* Task requirements:
From the data below, set down exactly the lines between the one holding "step / area [um2] / total power [mW]" and the one holding "global route: 6850 / 2.81", inclusive, and no others.

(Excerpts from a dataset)
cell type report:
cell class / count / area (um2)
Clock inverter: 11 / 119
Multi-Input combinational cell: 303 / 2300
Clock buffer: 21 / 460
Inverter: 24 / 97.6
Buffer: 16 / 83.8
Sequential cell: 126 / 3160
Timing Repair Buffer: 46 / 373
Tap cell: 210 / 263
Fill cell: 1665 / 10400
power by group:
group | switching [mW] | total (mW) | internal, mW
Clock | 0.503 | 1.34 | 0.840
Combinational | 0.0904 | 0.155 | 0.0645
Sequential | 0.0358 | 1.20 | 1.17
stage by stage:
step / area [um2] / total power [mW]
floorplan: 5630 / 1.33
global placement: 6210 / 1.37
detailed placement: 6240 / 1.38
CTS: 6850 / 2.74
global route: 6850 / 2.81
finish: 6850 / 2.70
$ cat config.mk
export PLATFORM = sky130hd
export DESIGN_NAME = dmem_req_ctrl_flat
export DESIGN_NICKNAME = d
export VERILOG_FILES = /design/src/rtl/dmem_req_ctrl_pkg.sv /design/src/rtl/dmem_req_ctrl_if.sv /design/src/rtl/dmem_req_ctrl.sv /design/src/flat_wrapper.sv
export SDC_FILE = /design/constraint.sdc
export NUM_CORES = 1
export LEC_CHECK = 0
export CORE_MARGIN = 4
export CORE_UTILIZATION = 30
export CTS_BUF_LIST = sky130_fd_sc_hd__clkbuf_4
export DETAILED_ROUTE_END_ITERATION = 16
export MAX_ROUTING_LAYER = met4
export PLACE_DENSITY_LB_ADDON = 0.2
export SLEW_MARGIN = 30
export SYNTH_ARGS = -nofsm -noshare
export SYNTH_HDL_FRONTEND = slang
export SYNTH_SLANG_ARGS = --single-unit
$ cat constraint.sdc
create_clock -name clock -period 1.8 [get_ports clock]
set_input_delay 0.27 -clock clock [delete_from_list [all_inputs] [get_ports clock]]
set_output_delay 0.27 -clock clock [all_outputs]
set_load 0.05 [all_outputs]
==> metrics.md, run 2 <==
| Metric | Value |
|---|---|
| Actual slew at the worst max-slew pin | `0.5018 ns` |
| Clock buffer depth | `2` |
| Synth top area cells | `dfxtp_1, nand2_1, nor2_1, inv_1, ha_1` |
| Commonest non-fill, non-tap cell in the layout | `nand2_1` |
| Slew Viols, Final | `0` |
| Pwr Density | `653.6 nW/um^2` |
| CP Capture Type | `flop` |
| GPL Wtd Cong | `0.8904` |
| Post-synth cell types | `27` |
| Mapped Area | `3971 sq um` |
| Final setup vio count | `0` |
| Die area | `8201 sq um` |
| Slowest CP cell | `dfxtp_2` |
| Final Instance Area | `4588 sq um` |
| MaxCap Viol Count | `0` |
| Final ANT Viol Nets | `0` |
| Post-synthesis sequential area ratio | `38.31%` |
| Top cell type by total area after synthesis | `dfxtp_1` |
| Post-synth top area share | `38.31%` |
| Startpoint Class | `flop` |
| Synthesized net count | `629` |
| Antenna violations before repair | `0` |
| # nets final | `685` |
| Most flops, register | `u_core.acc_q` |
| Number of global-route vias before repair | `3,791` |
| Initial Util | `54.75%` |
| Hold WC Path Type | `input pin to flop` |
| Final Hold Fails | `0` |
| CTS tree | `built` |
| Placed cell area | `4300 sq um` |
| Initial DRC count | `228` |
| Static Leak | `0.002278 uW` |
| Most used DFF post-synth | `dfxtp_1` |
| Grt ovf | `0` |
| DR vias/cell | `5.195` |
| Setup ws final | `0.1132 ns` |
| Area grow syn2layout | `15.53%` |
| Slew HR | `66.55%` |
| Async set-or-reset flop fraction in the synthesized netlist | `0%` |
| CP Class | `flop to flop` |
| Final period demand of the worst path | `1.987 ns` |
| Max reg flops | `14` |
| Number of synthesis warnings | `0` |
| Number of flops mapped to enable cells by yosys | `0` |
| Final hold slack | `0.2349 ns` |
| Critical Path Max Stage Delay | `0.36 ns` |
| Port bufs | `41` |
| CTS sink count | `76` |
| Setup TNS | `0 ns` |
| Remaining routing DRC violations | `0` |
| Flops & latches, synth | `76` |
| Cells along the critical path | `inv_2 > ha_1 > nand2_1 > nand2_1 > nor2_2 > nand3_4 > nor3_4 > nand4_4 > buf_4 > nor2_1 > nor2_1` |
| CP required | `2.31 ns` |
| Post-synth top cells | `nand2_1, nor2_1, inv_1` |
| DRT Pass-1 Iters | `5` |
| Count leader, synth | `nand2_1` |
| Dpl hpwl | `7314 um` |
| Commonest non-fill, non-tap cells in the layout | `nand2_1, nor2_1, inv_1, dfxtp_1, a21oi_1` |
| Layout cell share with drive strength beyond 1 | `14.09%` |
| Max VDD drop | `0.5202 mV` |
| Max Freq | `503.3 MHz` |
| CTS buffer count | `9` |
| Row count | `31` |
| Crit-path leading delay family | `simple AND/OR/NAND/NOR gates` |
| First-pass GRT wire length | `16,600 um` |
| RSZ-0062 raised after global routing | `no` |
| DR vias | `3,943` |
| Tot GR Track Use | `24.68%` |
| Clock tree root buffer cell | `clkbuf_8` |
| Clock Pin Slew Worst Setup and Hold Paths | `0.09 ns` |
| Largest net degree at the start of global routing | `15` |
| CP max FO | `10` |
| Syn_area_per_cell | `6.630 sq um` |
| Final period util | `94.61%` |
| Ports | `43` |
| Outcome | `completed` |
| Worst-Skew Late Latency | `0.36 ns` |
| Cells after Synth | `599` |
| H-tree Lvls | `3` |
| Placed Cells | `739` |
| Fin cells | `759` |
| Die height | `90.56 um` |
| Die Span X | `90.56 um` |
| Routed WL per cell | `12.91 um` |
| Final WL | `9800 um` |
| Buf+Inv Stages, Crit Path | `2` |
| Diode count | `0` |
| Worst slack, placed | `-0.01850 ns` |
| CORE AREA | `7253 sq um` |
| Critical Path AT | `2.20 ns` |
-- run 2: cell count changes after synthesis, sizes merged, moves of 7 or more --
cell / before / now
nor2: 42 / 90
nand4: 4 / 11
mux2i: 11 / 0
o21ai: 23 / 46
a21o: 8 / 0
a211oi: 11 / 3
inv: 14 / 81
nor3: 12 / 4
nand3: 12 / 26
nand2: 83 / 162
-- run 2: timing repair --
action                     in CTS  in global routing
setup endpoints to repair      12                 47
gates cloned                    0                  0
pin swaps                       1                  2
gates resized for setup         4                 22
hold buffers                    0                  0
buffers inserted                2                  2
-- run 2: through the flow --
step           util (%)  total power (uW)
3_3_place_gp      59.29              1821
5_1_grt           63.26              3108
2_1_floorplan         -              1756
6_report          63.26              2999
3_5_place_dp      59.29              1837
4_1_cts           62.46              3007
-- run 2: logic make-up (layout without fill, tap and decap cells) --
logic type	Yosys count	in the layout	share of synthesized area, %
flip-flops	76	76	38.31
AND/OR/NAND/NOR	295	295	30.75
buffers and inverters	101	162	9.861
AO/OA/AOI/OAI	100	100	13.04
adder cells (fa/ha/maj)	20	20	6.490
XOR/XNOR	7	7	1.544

* Answer below:
step / area [um2] / total power [mW]
floorplan: 5630 / 1.33
global placement: 6210 / 1.37
detailed placement: 6240 / 1.38
CTS: 6850 / 2.74
global route: 6850 / 2.81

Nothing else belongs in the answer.